## Instructions for the task
Once the line with "core busy flag" is found in the data, output it and each following line exactly, up to and including the line with "localparam logic [3:0] LAST_CNT = 4'(BYTE_NUM - 1);", and nothing before or after.

## Stored data entries
##############################
File: src/rtl/uart_send_frame.sv
// ---------------------------------------------------------------------------
// uart_send_frame
//
// Purpose:
//   Serialises a BYTE_NUM-byte payload into a UART TX core one byte at a
//   time.  A rising edge on frame_en captures frame_data and starts a frame.
//   Each byte is offered with a uart_en request, held until the TX core
//   reports busy, and the next byte is loaded once the core goes idle again.
//   frame_done pulses for one cycle after the final byte.
//
// Optional feature:
//   UART_SEND_FRAME_CKSUM_EN - when defined, one extra byte is appended after
//   the payload: the modulo-256 sum of all payload bytes.
//
// Parameters:
//   BYTE_NUM   payload bytes, 1..8
//   MSB_FIRST  1: most-significant byte first, 0: least-significant first
//
// Ports:
//   sys_clk       in   system clock, rising edge
//   sys_rst_n     in   asynchronous active-low reset
//   frame_en      in   start request (rising edge starts a frame)
//   frame_data    in   payload, captured at frame start
//   frame_busy    out  high while a frame is in progress
//   frame_done    out  one-cycle pulse after the last byte
//   uart_en       out  byte-send request to the TX core
//   uart_din      out  byte presented to the TX core
//   uart_tx_busy  in   TX core busy flag
// ---------------------------------------------------------------------------
module uart_send_frame #(
    parameter int BYTE_NUM  = 4,
    parameter int MSB_FIRST = 1
) (
    input  logic                  sys_clk,
    input  logic                  sys_rst_n,
    input  logic                  frame_en,
    input  logic [8*BYTE_NUM-1:0] frame_data,
    output logic                  frame_busy,
    output logic                  frame_done,
    output logic                  uart_en,
    output logic [7:0]            uart_din,
    input  logic                  uart_tx_busy
);

    localparam int W = 8 * BYTE_NUM;

    // byte_cnt value of the final byte of a frame
`ifdef UART_SEND_FRAME_CKSUM_EN
    localparam logic [3:0] LAST_CNT = 4'(BYTE_NUM);
`else
    localparam logic [3:0] LAST_CNT = 4'(BYTE_NUM - 1);
`endif

    typedef enum logic [2:0] {
        IDLE,
        LOAD,
        REQ,
        WAIT_HI,
        WAIT_LO,
        DONE
    } state_t;

    state_t         state_q, state_d;
    logic           en_d0_q, en_d1_q;
    logic [W-1:0]   shift_q, shift_d;
    logic [3:0]     byte_cnt_q, byte_cnt_d;
    logic           start_edge;
    logic [7:0]     head_byte;
    logic [W-1:0]   shift_adv;

    assign start_edge = en_d0_q & ~en_d1_q;

    // The byte on the send side of the shift register, and the register
    // advanced by one byte toward that side.
    assign head_byte = (MSB_FIRST != 0) ? shift_q[W-1 -: 8] : shift_q[7:0];
    assign shift_adv = (MSB_FIRST != 0) ? (shift_q << 8) : (shift_q >> 8);

`ifdef UART_SEND_FRAME_CKSUM_EN
    logic [7:0] cksum_q, cksum_d;

    always_ff @(posedge sys_clk or negedge sys_rst_n) begin
        if (!sys_rst_n) begin
            cksum_q <= 8'h00;
        end else begin
            cksum_q <= cksum_d;
        end
    end

    // Once byte_cnt passes the payload the checksum byte is presented
    // instead of the (by then empty) shift register.
    assign uart_din = (byte_cnt_q == 4'(BYTE_NUM)) ? cksum_q : head_byte;
`else
    assign uart_din = head_byte;
`endif

    always_ff @(posedge sys_clk or negedge sys_rst_n) begin
        if (!sys_rst_n) begin
            state_q    <= IDLE;
            en_d0_q    <= 1'b0;
            en_d1_q    <= 1'b0;
            shift_q    <= '0;
            byte_cnt_q <= 4'd0;
        end else begin
            state_q    <= state_d;
            en_d0_q    <= frame_en;
            en_d1_q    <= en_d0_q;
            shift_q    <= shift_d;
            byte_cnt_q <= byte_cnt_d;
        end
    end

    always_comb begin
        state_d    = state_q;
        shift_d    = shift_q;
        byte_cnt_d = byte_cnt_q;
        frame_busy = 1'b1;
        frame_done = 1'b0;
        uart_en    = 1'b0;
`ifdef UART_SEND_FRAME_CKSUM_EN
        cksum_d    = cksum_q;
`endif
        case (state_q)
            IDLE: begin
                // Start edges are only honoured here, so edges arriving
                // mid-frame or during DONE are dropped.
                frame_busy = 1'b0;
                if (start_edge) begin
                    state_d    = LOAD;
                    shift_d    = frame_data;
                    byte_cnt_d = 4'd0;
`ifdef UART_SEND_FRAME_CKSUM_EN
                    cksum_d    = 8'h00;
`endif
                end
            end
            LOAD: begin
`ifdef UART_SEND_FRAME_CKSUM_EN
                if (byte_cnt_q < 4'(BYTE_NUM)) begin
                    cksum_d = cksum_q + head_byte;
                end
`endif
                state_d = REQ;
            end
            REQ: begin
                uart_en = 1'b1;
                if (uart_tx_busy) begin
                    state_d = WAIT_HI;
                end
            end
            WAIT_HI: begin
                if (!uart_tx_busy) begin
                    state_d = WAIT_LO;
                end
            end
            WAIT_LO: begin
                shift_d    = shift_adv;
                byte_cnt_d = byte_cnt_q + 4'd1;
                state_d    = (byte_cnt_q == LAST_CNT) ? DONE : LOAD;
            end
            DONE: begin
                frame_done = 1'b1;
                state_d    = IDLE;
            end
            default: begin
                state_d = IDLE;
            end
        endcase
    end

endmodule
##############################
## Completed task
//   uart_tx_busy  in   TX core busy flag
// ---------------------------------------------------------------------------
module uart_send_frame #(
    parameter int BYTE_NUM  = 4,
    parameter int MSB_FIRST = 1
) (
    input  logic                  sys_clk,
    input  logic                  sys_rst_n,
    input  logic                  frame_en,
    input  logic [8*BYTE_NUM-1:0] frame_data,
    output logic                  frame_busy,
    output logic                  frame_done,
    output logic                  uart_en,
    output logic [7:0]            uart_din,
    input  logic                  uart_tx_busy
);

    localparam int W = 8 * BYTE_NUM;

    // byte_cnt value of the final byte of a frame
`ifdef UART_SEND_FRAME_CKSUM_EN
    localparam logic [3:0] LAST_CNT = 4'(BYTE_NUM);
`else
    localparam logic [3:0] LAST_CNT = 4'(BYTE_NUM - 1);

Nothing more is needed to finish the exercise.